WHAT IS BEING ASKED |
The lines from the start of the listing through the line containing "met4 | 6 | 0.119 | 0.033" should be printed exactly, and no other lines should be printed.

═════ RECORDS FOR THIS EXERCISE

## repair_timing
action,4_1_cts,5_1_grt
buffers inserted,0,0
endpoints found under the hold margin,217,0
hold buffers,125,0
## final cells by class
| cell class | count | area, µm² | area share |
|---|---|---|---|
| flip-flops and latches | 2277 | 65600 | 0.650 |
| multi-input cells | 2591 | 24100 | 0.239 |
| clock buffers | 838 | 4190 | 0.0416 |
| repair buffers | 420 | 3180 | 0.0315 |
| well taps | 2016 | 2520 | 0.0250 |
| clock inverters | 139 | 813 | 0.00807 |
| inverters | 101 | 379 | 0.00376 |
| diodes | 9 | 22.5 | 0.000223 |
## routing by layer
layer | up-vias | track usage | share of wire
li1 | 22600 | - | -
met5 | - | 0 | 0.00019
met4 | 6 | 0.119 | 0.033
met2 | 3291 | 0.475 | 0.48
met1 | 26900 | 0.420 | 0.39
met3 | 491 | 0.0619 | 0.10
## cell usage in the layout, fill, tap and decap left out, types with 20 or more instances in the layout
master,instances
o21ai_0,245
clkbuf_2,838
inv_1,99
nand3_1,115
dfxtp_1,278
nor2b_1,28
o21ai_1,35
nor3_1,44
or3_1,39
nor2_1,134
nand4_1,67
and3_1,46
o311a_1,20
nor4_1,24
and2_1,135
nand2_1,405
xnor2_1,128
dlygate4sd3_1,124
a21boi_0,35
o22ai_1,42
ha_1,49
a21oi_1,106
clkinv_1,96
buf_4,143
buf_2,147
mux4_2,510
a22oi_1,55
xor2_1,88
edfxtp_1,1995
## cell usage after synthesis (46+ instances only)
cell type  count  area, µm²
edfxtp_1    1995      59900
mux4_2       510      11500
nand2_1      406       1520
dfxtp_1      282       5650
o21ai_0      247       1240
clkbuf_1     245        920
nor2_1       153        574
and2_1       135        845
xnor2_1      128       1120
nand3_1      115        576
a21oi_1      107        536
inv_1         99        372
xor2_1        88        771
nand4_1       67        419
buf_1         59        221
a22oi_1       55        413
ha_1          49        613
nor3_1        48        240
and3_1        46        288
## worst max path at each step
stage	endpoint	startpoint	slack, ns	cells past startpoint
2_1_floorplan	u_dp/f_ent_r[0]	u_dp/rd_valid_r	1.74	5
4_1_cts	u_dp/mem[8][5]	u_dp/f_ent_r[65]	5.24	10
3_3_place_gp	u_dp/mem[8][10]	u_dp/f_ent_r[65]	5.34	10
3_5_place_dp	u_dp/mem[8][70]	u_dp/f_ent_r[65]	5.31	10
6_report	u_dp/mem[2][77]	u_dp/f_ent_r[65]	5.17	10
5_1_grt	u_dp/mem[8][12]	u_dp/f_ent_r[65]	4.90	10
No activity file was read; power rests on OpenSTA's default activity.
<file path="src/design/bhq_pkg.sv">
// Shared constants and types for the bitcrush hold quantizer.
`timescale 1ns / 1ps

package bhq_pkg;

   localparam int SAMPLE_BITS    = 24;
   localparam int MAX_QUANT_BITS = 16;
   localparam int PHASE_BITS     = 24;
   localparam int STEP_BITS      = PHASE_BITS + 1;
   localparam int QBITS_W        = 5;
   localparam int CSR_DATA_W     = STEP_BITS;
   localparam int CSR_IDX_W      = 1;
   localparam int FIFO_DEPTH     = 2;

   localparam logic [CSR_IDX_W-1:0] CSR_PHASE_STEP = 1'd0;
   localparam logic [CSR_IDX_W-1:0] CSR_QUANT_BITS = 1'd1;

   localparam logic [STEP_BITS-1:0] STEP_RESET  = STEP_BITS'(1) << PHASE_BITS;
   localparam logic [QBITS_W-1:0]   QBITS_RESET = QBITS_W'(16);

   typedef logic signed [SAMPLE_BITS-1:0] sample_type;
   typedef logic [QBITS_W-1:0]            qbits_type;

   typedef struct packed {
      sample_type left;
      sample_type right;
   } frame_type;

endpackage

</file>
<file path="src/design/bitcrush_hold_quantizer.sv">
// Top level of the bitcrush hold quantizer: control registers and block wiring.
`timescale 1ns / 1ps
// Path: a pushed frame passes through the queue, the multiply stage, the fraction
//   stage and the output register before it can be popped.
// Throughput: up to one frame per clock; the two-entry queue and the output
//   register let the front end and the quantizer stall independently.
// Reset (synchronous, active high): phase and holds clear to zero, phase_step
//   returns to one full step per frame, quant_bits to 16, all queues empty.

module bitcrush_hold_quantizer import bhq_pkg::*; (
   input  logic                  clock,
   input  logic                  reset,
   input  logic                  req_push,
   output logic                  req_full,
   input  sample_type            req_left_sample,
   input  sample_type            req_right_sample,
   input  logic                  req_stereo,
   output logic                  rsp_empty,
   input  logic                  rsp_pop,
   output sample_type            rsp_left_out,
   output sample_type            rsp_right_out,
   input  logic                  csr_wr_en,
   input  logic [CSR_IDX_W-1:0]  csr_index,
   input  logic [CSR_DATA_W-1:0] csr_wdata
);

   logic [STEP_BITS-1:0] phase_step_ff;
   qbits_type            quant_bits_ff;
   logic                 req_beat;
   frame_type            front_frame;
   frame_type            fifo_frame;
   logic                 fifo_full, fifo_empty, fifo_pop;

   // Control regs; software must write only while block is idle; unchecked.
   always_ff @(posedge clock) begin
      if (reset) begin
         phase_step_ff <= STEP_RESET;
         quant_bits_ff <= QBITS_RESET;
      end else if (csr_wr_en) begin
         case (csr_index)
            CSR_PHASE_STEP: phase_step_ff <= csr_wdata[STEP_BITS-1:0];
            CSR_QUANT_BITS: quant_bits_ff <= csr_wdata[QBITS_W-1:0];
            default: ;
         endcase
      end
   end

   // A request beat advances the phase and pushes the held frame.
   assign req_beat = req_push && !fifo_full;
   assign req_full = fifo_full;

   bhq_front u_front (
      .clock        (clock),
      .reset        (reset),
      .phase_step   (phase_step_ff),
      .push         (req_beat),
      .left_sample  (req_left_sample),
      .right_sample (req_right_sample),
      .stereo       (req_stereo),
      .frame_out    (front_frame)
   );

   // Decouple the hold logic from the quantizer pipeline.
   bhq_fifo u_fifo (
      .clock     (clock),
      .reset     (reset),
      .push      (req_beat),
      .push_data (front_frame),
      .full      (fifo_full),
      .pop       (fifo_pop),
      .pop_data  (fifo_frame),
      .empty     (fifo_empty)
   );

   // Quantize both channels and hold the result until popped.
   bhq_back u_back (
      .clock         (clock),
      .reset         (reset),
      .quant_bits    (quant_bits_ff),
      .fifo_empty    (fifo_empty),
      .fifo_data     (fifo_frame),
      .fifo_pop      (fifo_pop),
      .rsp_empty     (rsp_empty),
      .rsp_pop       (rsp_pop),
      .rsp_left_out  (rsp_left_out),
      .rsp_right_out (rsp_right_out)
   );

endmodule

</file>
<file path="src/design/bhq_front.sv">
// Front end: phase accumulator and sample-and-hold registers.
`timescale 1ns / 1ps

module bhq_front import bhq_pkg::*; (
   input  logic                 clock,
   input  logic                 reset,
   input  logic [STEP_BITS-1:0] phase_step,
   input  logic                 push,
   input  sample_type           left_sample,
   input  sample_type           right_sample,
   input  logic                 stereo,
   output frame_type            frame_out
);

   localparam int SUM_W = STEP_BITS + 1;

   logic [PHASE_BITS-1:0] phase_acc_ff, phase_acc_in;
   sample_type            hold_left_ff, hold_left_in;
   sample_type            hold_right_ff, hold_right_in;
   logic [SUM_W-1:0]      phase_sum;
   logic                  tick;

   always_comb begin
      phase_sum    = SUM_W'(phase_acc_ff) + SUM_W'(phase_step);
      tick         = phase_sum[SUM_W-1:PHASE_BITS] != '0;
      phase_acc_in = phase_sum[PHASE_BITS-1:0];
      // latch on wrap; a mono frame copies left into both holds
      hold_left_in  = tick ? left_sample : hold_left_ff;
      hold_right_in = tick ? (stereo ? right_sample : left_sample) : hold_right_ff;
   end

   assign frame_out.left  = hold_left_in;
   assign frame_out.right = hold_right_in;

   always_ff @(posedge clock) begin
      if (reset) begin
         phase_acc_ff  <= '0;
         hold_left_ff  <= '0;
         hold_right_ff <= '0;
      end else if (push) begin
         phase_acc_ff  <= phase_acc_in;
         hold_left_ff  <= hold_left_in;
         hold_right_ff <= hold_right_in;
      end
   end

endmodule

</file>
<file path="src/design/bhq_fifo.sv">
// Short frame queue between the front end and the quantizer.
`timescale 1ns / 1ps

module bhq_fifo import bhq_pkg::*; (
   input  logic      clock,
   input  logic      reset,
   input  logic      push,
   input  frame_type push_data,
   output logic      full,
   input  logic      pop,
   output frame_type pop_data,
   output logic      empty
);

   localparam int PTR_W = (FIFO_DEPTH > 1) ? $clog2(FIFO_DEPTH) : 1;
   localparam int CNT_W = $clog2(FIFO_DEPTH + 1);

   frame_type        mem_ff [FIFO_DEPTH];
   logic [PTR_W-1:0] wr_ptr_ff, wr_ptr_in;
   logic [PTR_W-1:0] rd_ptr_ff, rd_ptr_in;
   logic [CNT_W-1:0] count_ff, count_in;
   logic             do_push, do_pop;

   assign full     = count_ff == CNT_W'(FIFO_DEPTH);
   assign empty    = count_ff == '0;
   assign do_push  = push && !full;
   assign do_pop   = pop && !empty;
   assign pop_data = mem_ff[rd_ptr_ff];

   always_comb begin
      wr_ptr_in = do_push ? wr_ptr_ff + PTR_W'(1) : wr_ptr_ff;
      rd_ptr_in = do_pop ? rd_ptr_ff + PTR_W'(1) : rd_ptr_ff;
      count_in  = count_ff;
      if (do_push && !do_pop) begin
         count_in = count_ff + CNT_W'(1);
      end else if (do_pop && !do_push) begin
         count_in = count_ff - CNT_W'(1);
      end
   end

   always_ff @(posedge clock) begin
      if (do_push) begin
         mem_ff[wr_ptr_ff] <= push_data;
      end
   end

   always_ff @(posedge clock) begin
      if (reset) begin
         wr_ptr_ff <= '0;
         rd_ptr_ff <= '0;
         count_ff  <= '0;
      end else begin
         wr_ptr_ff <= wr_ptr_in;
         rd_ptr_ff <= rd_ptr_in;
         count_ff  <= count_in;
      end
   end

endmodule

</file>
<file path="src/design/bhq_back.sv">
// Back end: three-stage quantizer pipeline whose last stage is the output register.
`timescale 1ns / 1ps

module bhq_back import bhq_pkg::*; (
   input  logic      clock,
   input  logic      reset,
   input  qbits_type quant_bits,
   input  logic      fifo_empty,
   input  frame_type fifo_data,
   output logic      fifo_pop,
   output logic      rsp_empty,
   input  logic      rsp_pop,
   output sample_type rsp_left_out,
   output sample_type rsp_right_out
);

   localparam int LANES     = 2;
   localparam int PROD_W    = SAMPLE_BITS + MAX_QUANT_BITS;
   localparam int REP_STEPS = $clog2(SAMPLE_BITS);
   localparam int SHIFT_W   = $clog2(MAX_QUANT_BITS * (1 << (REP_STEPS - 1)) + 1);
   localparam logic [SAMPLE_BITS-1:0] MAX_POS = {1'b0, {(SAMPLE_BITS-1){1'b1}}};
   localparam logic [PROD_W:0] HALF_LSB = (PROD_W+1)'(1) << (SAMPLE_BITS - 2);

   // Fraction n/L with L = 2^b - 1 is n's b-bit pattern repeated; build it by doubling.
   function automatic logic [PROD_W-1:0] repeat_fill(
      input logic [MAX_QUANT_BITS-1:0] n,
      input qbits_type                 b
   );
      logic [PROD_W-1:0]  r;
      logic [SHIFT_W-1:0] sh;
      r = {n, (PROD_W - MAX_QUANT_BITS)'(0)} << (qbits_type'(MAX_QUANT_BITS) - b);
      for (int k = 0; k < REP_STEPS; k++) begin
         sh = SHIFT_W'(b) << k;
         r  = r | (r >> sh);
      end
      return r;
   endfunction

   qbits_type                 bits_eff;
   logic [MAX_QUANT_BITS-1:0] levels;

   logic                   s1_vld_ff, s2_vld_ff, out_vld_ff;
   logic                   out_load, s2_load, s2_free, s1_free;
   logic [PROD_W-1:0]      s1_prod_ff [LANES];
   logic [PROD_W-1:0]      s1_prod_in [LANES];
   logic                   s1_neg_ff  [LANES];
   logic                   s1_neg_in  [LANES];
   logic [SAMPLE_BITS-1:0] s2_frac_ff [LANES];
   logic [SAMPLE_BITS-1:0] s2_frac_in [LANES];
   logic                   s2_neg_ff  [LANES];
   sample_type             out_ff     [LANES];
   sample_type             out_in     [LANES];
   sample_type             lane_raw   [LANES];

   always_comb begin
      if (quant_bits == '0) begin
         bits_eff = qbits_type'(1);
      end else if (quant_bits > qbits_type'(MAX_QUANT_BITS)) begin
         bits_eff = qbits_type'(MAX_QUANT_BITS);
      end else begin
         bits_eff = quant_bits;
      end
      levels = MAX_QUANT_BITS'((MAX_QUANT_BITS+1)'(1) << bits_eff) - MAX_QUANT_BITS'(1);
   end

   // handshake through the stages
   assign out_load = s2_vld_ff && (!out_vld_ff || rsp_pop);
   assign s2_free  = !s2_vld_ff || out_load;
   assign s2_load  = s1_vld_ff && s2_free;
   assign s1_free  = !s1_vld_ff || s2_load;
   assign fifo_pop = !fifo_empty && s1_free;

   assign lane_raw[0] = fifo_data.left;
   assign lane_raw[1] = fifo_data.right;

   always_comb begin
      logic [SAMPLE_BITS-1:0]    mag;
      logic [PROD_W:0]           rnd;
      logic [MAX_QUANT_BITS-1:0] n;
      logic [PROD_W-1:0]         rep;
      logic [SAMPLE_BITS:0]      qsum;
      logic [SAMPLE_BITS-1:0]    q;
      for (int i = 0; i < LANES; i++) begin
         // stage 1: magnitude times level count
         s1_neg_in[i]  = lane_raw[i][SAMPLE_BITS-1];
         mag           = s1_neg_in[i] ? SAMPLE_BITS'(-lane_raw[i]) : SAMPLE_BITS'(lane_raw[i]);
         s1_prod_in[i] = PROD_W'(mag) * PROD_W'(levels);
         // stage 2: round to level index, expand n/L as a binary fraction
         rnd           = (PROD_W+1)'(s1_prod_ff[i]) + HALF_LSB;
         n             = rnd[SAMPLE_BITS-1 +: MAX_QUANT_BITS];
         rep           = repeat_fill(n, bits_eff);
         s2_frac_in[i] = rep[PROD_W-1 -: SAMPLE_BITS];
         // stage 3: round to Q1.23, saturate, restore sign
         qsum = (SAMPLE_BITS+1)'(s2_frac_ff[i]) + (SAMPLE_BITS+1)'(1);
         q    = qsum[SAMPLE_BITS:1];
         if (s2_neg_ff[i]) begin
            out_in[i] = sample_type'(-q);
         end else if (q > MAX_POS) begin
            out_in[i] = sample_type'(MAX_POS);
         end else begin
            out_in[i] = sample_type'(q);
         end
      end
   end

   always_ff @(posedge clock) begin
      for (int i = 0; i < LANES; i++) begin
         if (fifo_pop) begin
            s1_prod_ff[i] <= s1_prod_in[i];
            s1_neg_ff[i]  <= s1_neg_in[i];
         end
         if (s2_load) begin
            s2_frac_ff[i] <= s2_frac_in[i];
            s2_neg_ff[i]  <= s1_neg_ff[i];
         end
         if (out_load) begin
            out_ff[i] <= out_in[i];
         end
      end
   end

   always_ff @(posedge clock) begin
      if (reset) begin
         s1_vld_ff  <= 1'b0;
         s2_vld_ff  <= 1'b0;
         out_vld_ff <= 1'b0;
      end else begin
         if (s1_free) begin
            s1_vld_ff <= fifo_pop;
         end
         if (s2_free) begin
            s2_vld_ff <= s2_load;
         end
         if (!out_vld_ff || rsp_pop) begin
            out_vld_ff <= out_load;
         end
      end
   end

   assign rsp_empty     = !out_vld_ff;
   assign rsp_left_out  = out_ff[0];
   assign rsp_right_out = out_ff[1];

endmodule
</file>
<file path="config.mk">
export PLATFORM = sky130hd
export DESIGN_NAME = bitcrush_hold_quantizer
export DESIGN_NICKNAME = d
export VERILOG_FILES = /design/src/design/bhq_pkg.sv /design/src/design/bitcrush_hold_quantizer.sv /design/src/design/bhq_front.sv /design/src/design/bhq_fifo.sv /design/src/design/bhq_back.sv
export SDC_FILE = /design/constraint.sdc
export NUM_CORES = 2
export LEC_CHECK = 0
export CAP_MARGIN = 25
export CORE_UTILIZATION = 55
export DETAILED_ROUTE_END_ITERATION = 6
export DONT_BUFFER_PORTS = 1
export GPL_TIMING_DRIVEN = 0
export PLACE_DENSITY = 0.73
export SYNTH_ARGS = -nofsm -noshare
export SYNTH_HDL_FRONTEND = slang
export SYNTH_SLANG_ARGS = --single-unit
</file>
<file path="constraint.sdc">
create_clock -name clock -period 12.3 [get_ports clock]
set_clock_uncertainty 0.15 [all_clocks]
set_input_delay 2.46 -clock clock [delete_from_list [all_inputs] [get_ports clock]]
set_output_delay 2.46 -clock clock [all_outputs]
set_load 0.005 [all_outputs]
</file>
Yosys cells after proc, flatten, opt, wreduce, memory -nomap -nowiden. Memories as Yosys holds them, arrays and structs flattened. A register that Yosys moved wholly into a read port is not among the register bits. Cells that the tools add are included.

Output and inout port bits: 50. Word-level logic and storage cells: 109. Bits in registers: 109. Memories kept: 6. Bits in latches: 0. Bits in writable memories: 276. Input port bits: 80. Memory bits (read-only): 0.

Bitwise gates (word level): 11. Add/sub/neg operators: 15. Eq/ne operators: 1. Multipliers: 2. Mux-type cells: 23. Reductions and logical operators: 24. Order comparisons: 3. Shift operators: 13. Div/mod/pow operators: 0.

Memories: u_fifo.mem_ff (depth 2, width 48, rd ports 1, clocked after memory_dff 1, write ports 1, RTL line bhq_fifo.sv:18) `frame_type mem_ff [FIFO_DEPTH];`; u_back.s1_prod_ff (depth 2, width 40, rd ports 2, clocked after memory_dff 0, write ports 2, RTL line bhq_back.sv:44) `logic [PROD_W-1:0] s1_prod_ff [LANES];`; u_back.out_ff (depth 2, width 24, rd ports 2, clocked after memory_dff 0, write ports 2, RTL line bhq_back.sv:51) `sample_type out_ff [LANES];`; u_back.s2_frac_ff (depth 2, width 24, rd ports 2, clocked after memory_dff 0, write ports 2, RTL line bhq_back.sv:48) `logic [SAMPLE_BITS-1:0] s2_frac_ff [LANES];`; u_back.s1_neg_ff (depth 2, width 1, rd ports 2, clocked after memory_dff 0, write ports 2, RTL line bhq_back.sv:46) `logic s1_neg_ff [LANES];`; u_back.s2_neg_ff (depth 2, width 1, rd ports 2, clocked after memory_dff 0, write ports 2, RTL line bhq_back.sv:50) `logic s2_neg_ff [LANES];`.

Operator list (count): bitwise OR 40 bit (10); two-way mux 24 bit (9); negator 24 bit (4); multiplier 24 x 16 -> 40 bit (2); left shift 40 x 5 -> 40 bit (2); >> shifter 40 x 5 -> 40 bit (2); >> shifter 40 x 6 -> 40 bit (2); >> shifter 40 x 7 -> 40 bit (2); >> shifter 40 x 8 -> 40 bit (2); >> shifter 40 x 9 -> 40 bit (2); adder 39 x 23 -> 39 bit (second input constant) (2); adder 24 x 1 -> 25 bit (second input constant) (2); greater-than comparator 24 x 23 -> 1 bit (second input constant) (2); adder 24 x 25 -> 26 bit (1); left shift 1 x 5 -> 16 bit (first input constant) (1); subtractor 16 x 2 -> 16 bit (second input constant) (1); two-way mux 1 bit (10); two-way mux 5 bit (2); logical AND 1 bit (8); logical NOT 1 bit (7); greater-than comparator 5 bit (second input constant) (1); logical NOT 5 bit (1); subtractor 5 bit (first input constant) (1); two-way mux 2 bit (2); other kinds (9) (14).

Depth between registers and ports, before layout.
Depth in word-level cells: 15. Depth in mapped cells: 51.

Cells and area by module. A second synthesis with hierarchy kept.

Cell total of the unflattened synthesis: 5410. Area, all modules: 47351.7 µm².

Modules (own cells, without submodules): bhq_back (instances 1, area each 37300.8 µm², cells each 4533); bhq_front (instances 1, area each 4943.5 µm², cells each 572); bhq_fifo (instances 1, area each 3681.0 µm², cells each 174); bitcrush_hold_quantizer (instances 1, area each 1426.4 µm², cells each 131).

Least setup slack after synthesis. OpenSTA, ideal clock, no wires.

Path kind: register to register. Start point: register quant_bits_ff[4]. End point: memory u_back.s1_prod_ff[0][78] in the netlist's numbering, data pin. Cell stages (with the launch flop): 50. Arrival time: 11.700 ns. Buffers on the path: 15. Setup time: 0.260 ns. Path slack: 0.190 ns. Clock period less this slack: 12.110 ns. Path through: dfxtp_1 nor2b_1 clkbuf_1 nor2_2 buf_6 buf_6 buf_6 buf_2 buf_1 clkbuf_1 buf_1 buf_1 clkbuf_1 ha_1 ha_1 and2_1 clkbuf_1 inv_1 [... 14 more ...] fa_1 fa_1 inv_1 fa_1 inv_1 ha_1 a21o_1 a211o_1 a2111oi_0 a311oi_1 a41o_1 a21oi_1 a311oi_1 o31a_1 o21a_1 or2_2 a21oi_1 xnor2_1.

RTL lines: from (decl) (RTL line bitcrush_hold_quantizer.sv:28) `qbits_type quant_bits_ff;`; from (signal assigned) (RTL line bitcrush_hold_quantizer.sv:42) `CSR_QUANT_BITS: quant_bits_ff <= csr_wdata[QBITS_W-1:0];`; to (decl) (RTL line bhq_back.sv:44).

==> out/metrics.csv <==
stage,metric,value,unit
floorplanning,start_util,0.557,
route,finalWirelength,172,mm
worst_hold_path,hold_class,flop to flop,
floorplanning,core,83800,µm²
floorplanning,die_area,86000,µm²
clocking,clkTransAtPathRegs,0.07,ns
global_route,grt_pass1_wl,258,mm
clocking,cts_tree,done,
yosys,synth_flop_cell,edfxtp_1,
final_layout,layout-drive-gt1-share,0.0685,
clocking,cts_buffers,39,
setup_path,crit_slowest_cell,fa_1,
place,post_dp_cell_area,48400,µm²
yosys,synth_edf_count,230,
yosys,synth-async-reset-ratio,0,
clocking,clock_path_buffers,3,
setup_path,r2r-start,quant_bits_ff[4],
global_route,first_global_vias,41300,
yosys,yosys_warnings,0,
floorplanning,rows,106,
route,drc_errors,0,
yosys,syn_nets,6372,
global_route,grt_max_degree,40,
route,dr.pass1.iters,6,
setup_path,r2r-end,u_back.s1_prod_ff[0][38],
sta,setup_violations,0,
yosys,avgSynthCellArea,8.59,µm²
yosys,syn-cell-area,46700,µm²
sta,fin_crit_sh,0.978,
setup_path,startpoint_type,flop,
worst_hold_path,hp-start,u_back.s1_neg_ff[0][0],
final_layout,finalNetCount,6431,
clocking,clockRootBuffer,clkbuf_16,
place,post-dp-hpwl,139,mm
floorplanning,die_x,293,µm
route,routed_via_density,6.22,
floorplanning,ios,130,
job,drv_cap,0,
yosys,ys_seq_elements,340,
floorplanning,die_h,293,µm
route,drt_iter0_markers,4068,
yosys,netlist_instances,5431,
yosys,synthDistinctLibCells,104,
setup_path,r2r_slack,0.27,ns
setup_path,path_max_fanout,19,
setup_path,path_common_cell,fa_1,
setup_path,critical_path.max_stage_delay,0.58,ns
setup_path,cp-end-kind,flop,
route,vias,41400,
sta,finalCriticalPeriod,12.03,ns
sta,relSlewSlack,0.217,
final_layout,final_cells,6655,
sta,fin_tns_setup,0,ns
sta,hold_viol_final,0,
global_route,track_usage,0.403,
place,io_buffers,0,
final_layout,final_area,50400,µm²
worst_hold_path,hold_end,u_back.s2_neg_ff[0][0],
global_route,grt_overflow,0,
worst_hold_path,min_delay_path_depth,0,
place,routabilityCongestion,1.06,
yosys,ys_seq_area_frac,0.195,
status,status,finished clean,
clocking,htreeDepth,2,
sta,slew_violations,0,
setup_path,worstPathRequired,12.49,ns
setup_path,rr_worst_depth,43,
sta,rsz0062_at_grt,false,
sta,max_slew.worst_pin.slew,1.17,ns
route,final_antenna_net_count,0,
setup_path,cp.arrival,12.22,ns
final_layout,syn_to_final_growth,8.00,%
clocking,worstSkewPairLatency,0.60,ns
setup_path,path_class,flop to flop,
route,avgRoutedWirePerCell,25.9,µm
clocking,clock_sinks,340,
global_route,antenna_found_initial,6,
place,dp.cells,6591,
sta,max_freq,83.1,MHz
## registers in the layout, indices dropped and copies added (netlist names), named ones only
register / cells
u_fifo.mem_ff: 96
u_fifo.wr_ptr_ff: 1
u_back.s1_neg_ff: 2
u_back.s2_frac_ff: 48
u_front.phase_acc_ff: 24
u_front.hold_left_ff: 24
phase_step_ff: 25
u_back.s2_vld_ff: 1
u_fifo.rd_ptr_ff: 1
u_back.s1_prod_ff: 34
u_fifo.count_ff: 2
u_back.s1_vld_ff: 1
quant_bits_ff: 5
u_back.out_vld_ff: 1
u_back.s2_neg_ff: 2
u_front.hold_right_ff: 24
u_back.out_ff: 48
## layer usage
layer	vias to the layer above	track usage	share of wire
met4	4	0.254	0.077
met5	-	0	0.00019
met3	670	0.0741	0.089
met1	20400	0.494	0.37
li1	18000	-	-
met2	2360	0.658	0.46
## critical path: cells and delay by family, from the launching register on
family | cells | cell delay, ns
and+or+nand+nor | 8 | 1.84
DFF | 1 | 0.40
AOI/OAI and AO/OA | 10 | 2.22
xor gates and xnor gates | 1 | 0.13
buffers and inverters | 14 | 2.87
adders and majority gates | 10 | 4.10
## layout by cell type, fill, tap and decap left out, types with 30 or more instances in the layout
master,n
a211oi_1,38
a21o_1,41
a21oi_1,279
a22oi_1,32
and2_1,130
and3_1,30
clkbuf_1,183
clkbuf_16,39
clkbuf_2,30
dfxtp_1,109
edfxtp_1,230
fa_1,609
ha_1,246
inv_1,769
mux2_2,83
mux2i_1,78
nand2_1,876
nand2b_1,60
nand3_1,108
nand4_1,44
nor2_1,391
nor3_1,105
o21ai_0,153
or3_1,43
xnor2_1,135
xor2_1,76
## worst max-delay path by stage
| stage | start | endpoint | slack [ns] | cells past startpoint |
|---|---|---|---|---|
| 5_1_grt | quant_bits_ff[4] | u_back.s1_prod_ff[0][38] | 0.03 | 43 |
| 4_1_cts | quant_bits_ff[4] | u_back.s1_prod_ff[0][78] | 0.02 | 46 |
| 6_report | quant_bits_ff[4] | u_back.s1_prod_ff[0][38] | 0.27 | 43 |
| 3_3_place_gp | quant_bits_ff[4] | u_back.s1_prod_ff[0][78] | -5.95 | 49 |
| 2_1_floorplan | quant_bits_ff[4] | u_back.s1_prod_ff[0][78] | 0.19 | 49 |
| 3_5_place_dp | quant_bits_ff[4] | u_back.s1_prod_ff[0][78] | -5.09 | 51 |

══════════

ANSWER TO THIS EXERCISE |
## repair_timing
action,4_1_cts,5_1_grt
buffers inserted,0,0
endpoints found under the hold margin,217,0
hold buffers,125,0
## final cells by class
| cell class | count | area, µm² | area share |
|---|---|---|---|
| flip-flops and latches | 2277 | 65600 | 0.650 |
| multi-input cells | 2591 | 24100 | 0.239 |
| clock buffers | 838 | 4190 | 0.0416 |
| repair buffers | 420 | 3180 | 0.0315 |
| well taps | 2016 | 2520 | 0.0250 |
| clock inverters | 139 | 813 | 0.00807 |
| inverters | 101 | 379 | 0.00376 |
| diodes | 9 | 22.5 | 0.000223 |
## routing by layer
layer | up-vias | track usage | share of wire
li1 | 22600 | - | -
met5 | - | 0 | 0.00019
met4 | 6 | 0.119 | 0.033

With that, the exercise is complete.